Charlotte Dumas

Personal information
- Nationality: French
- Born: 7 August 1997 (age 28)

Sport
- Sport: Athletics
- Event: Middle-distance running

Achievements and titles
- Personal bests: 800m: 2:00.26 (Miramas, 2026) 1500m: 4:27.57 (Lyon, 2024)

= Charlotte Dumas (runner) =

French athlete (born 1997)

Charlotte Dumas (born 7 August 1997) is a French middle-distance runner. She won the 800 metres at the 2026 French Indoor Athletics Championships. She represented France at the 2025 European Athletics Indoor Championships.

==Biography==
Dumas competed as a youngster for Coquelicot 42 in Saint Etienne. In 2018, she had a three-second improvement over 800 metres whilst competing in La Duchère. Later Dumas became based in Clermont-Ferrand, training with Jean-François Pontier, and a member of Clermont Auvergne Athletics.

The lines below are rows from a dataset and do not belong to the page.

===== src/hdl/custom_base_text_to_integer.sv =====
// Top level of the custom base text to integer converter: handshake, parse
// state and result register. Depends on cbti_pkg and cbti_alphabet.
//
//   Channel  Direction  Handshake              Word
//   req      in         req_valid / req_ready  cbti_pkg::req_type
//   rsp      out        rsp_valid / rsp_ready  cbti_pkg::rsp_type
//
// One word is accepted per cycle while the result is not stalled; each word gives one result,
// registered first in the digit lookup and then in the result register.
// Reset is synchronous and empties the alphabet and the parse state at once.
// A stalled result holds the pipeline; req_ready falls only when both stages are full.
module custom_base_text_to_integer (
   input  logic              clock,
   input  logic              reset,
   input  logic              req_valid,
   output logic              req_ready,
   input  cbti_pkg::req_type req_word,
   output logic              rsp_valid,
   input  logic              rsp_ready,
   output cbti_pkg::rsp_type rsp_word
);

   typedef enum logic [1:0] {
      PH_SPACE,
      PH_SIGN,
      PH_DIGIT,
      PH_STOP
   } phase_type;

   logic                       accept;
   logic                       s1_adv;
   logic                       s1_valid_ff;
   cbti_pkg::req_type          s1_req_ff;
   cbti_pkg::lookup_type       s1_lookup;
   logic                       rsp_valid_ff;
   cbti_pkg::rsp_type          rsp_word_ff;
   cbti_pkg::rsp_type          rsp_word_in;
   phase_type                  phase_ff;
   phase_type                  phase_in;
   logic                       neg_ff;
   logic                       neg_in;
   logic [cbti_pkg::ACC_W-1:0] acc_ff;
   logic [cbti_pkg::ACC_W-1:0] acc_in;
   logic                       restart;
   logic                       is_space;

   assign s1_adv    = s1_valid_ff && (!rsp_valid_ff || rsp_ready);
   assign req_ready = !s1_valid_ff || s1_adv;
   assign accept    = req_valid && req_ready;

   cbti_alphabet u_alphabet (
      .clock  (clock),
      .reset  (reset),
      .accept (accept),
      .req    (req_word),
      .lookup (s1_lookup)
   );

   assign restart  = s1_req_ff.func == cbti_pkg::FUNC_STRING && s1_req_ff.first;
   assign is_space = s1_req_ff.ch == cbti_pkg::CH_SPACE ||
                     (s1_req_ff.ch >= cbti_pkg::CH_TAB && s1_req_ff.ch <= cbti_pkg::CH_CR);

   // The phases fall through in one pass, so a character that ends one phase
   // is handled again by the next.
   always_comb begin
      phase_in = restart ? PH_SPACE : phase_ff;
      neg_in   = restart ? 1'b0 : neg_ff;
      acc_in   = restart ? '0 : acc_ff;
      if (s1_req_ff.func == cbti_pkg::FUNC_STRING) begin
         if (phase_in == PH_SPACE && !is_space) begin
            phase_in = PH_SIGN;
         end
         if (phase_in == PH_SIGN) begin
            if (s1_req_ff.ch == cbti_pkg::CH_MINUS) begin
               neg_in = !neg_in;
            end else if (s1_req_ff.ch != cbti_pkg::CH_PLUS) begin
               phase_in = PH_DIGIT;
            end
         end
         if (phase_in == PH_DIGIT) begin
            if (s1_lookup.digit_valid) begin
               acc_in = acc_in * cbti_pkg::ACC_W'(s1_lookup.length) +
                        cbti_pkg::ACC_W'(s1_lookup.digit_value);
            end else begin
               phase_in = PH_STOP;
            end
         end
      end
      rsp_word_in.base_ok = s1_lookup.base_ok;
      rsp_word_in.stopped = phase_in == PH_STOP;
      if (!s1_lookup.base_ok) begin
         rsp_word_in.value = '0;
      end else if (neg_in) begin
         rsp_word_in.value = -$signed(acc_in);
      end else begin
         rsp_word_in.value = $signed(acc_in);
      end
   end

   always_ff @(posedge clock) begin
      if (reset) begin
         s1_valid_ff  <= 1'b0;
         rsp_valid_ff <= 1'b0;
         phase_ff     <= PH_SPACE;
         neg_ff       <= 1'b0;
         acc_ff       <= '0;
      end else begin
         if (req_ready) begin
            s1_valid_ff <= req_valid;
         end
         if (s1_adv) begin
            rsp_valid_ff <= 1'b1;
            phase_ff     <= phase_in;
            neg_ff       <= neg_in;
            acc_ff       <= acc_in;
         end else if (rsp_ready) begin
            rsp_valid_ff <= 1'b0;
         end
      end
   end

   always_ff @(posedge clock) begin
      if (accept) begin
         s1_req_ff <= req_word;
      end
      if (s1_adv) begin
         rsp_word_ff <= rsp_word_in;
      end
   end

   assign rsp_valid = rsp_valid_ff;
   assign rsp_word  = rsp_word_ff;

   a_invalid_zero: assert property (@(posedge clock) disable iff (reset)
      rsp_valid && !rsp_word.base_ok |-> rsp_word.value == '0)
      else $error("Nonzero value reported with an invalid base.");

   a_stop_sticky: assert property (@(posedge clock) disable iff (reset)
      $past(phase_ff) == PH_STOP && !$past(reset) && !($past(s1_adv) && $past(restart))
      |-> phase_ff == PH_STOP)
      else $error("Parse left the stopped phase without a new string.");

   a_ready_empty: assert property (@(posedge clock) disable iff (reset)
      !s1_valid_ff |-> req_ready)
      else $error("Input stalled while the lookup stage was empty.");

endmodule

Dumas set an indoor personal best for the 800 metres of 2:01.91, on 8 February 2025 in Metz. Later that month, she placed second behind Clara Liberman in the 800 metres at the French Indoor Athletics Championships in Miramas. Dumas was subsequently selected represent France, and was a semi-finalist in the 800 metres at the 2025 European Athletics Indoor Championships in Apeldoorn, Netherlands, the following month.

In January 2026, she defeated Liberman and Agathe Guillemot as she set a meeting record and outright 800 metres lifetime best of 2:00.26 at the Elite Indoor Miramas Meeting, a World Athletics Indoor Tour silver meeting in Miramas. The time also met the automatic qualifying standard for the 2026 World Indoor Championships. Dumas won the 800 metres national title at the 2026 French Indoor Athletics Championships in Aubiere. She reached the semi-finals of the 800 m at the 2026 World Athletics Indoor Championships in Toruń, Poland. In May, Dumas secured a win over 800 metres, running close to her personal best with 2:00.49 in Rehlingen. In July, she was runner-up to Clara Lieberman in the 800m in 1:59.47 at the Meeting Stanislas Nancy in France.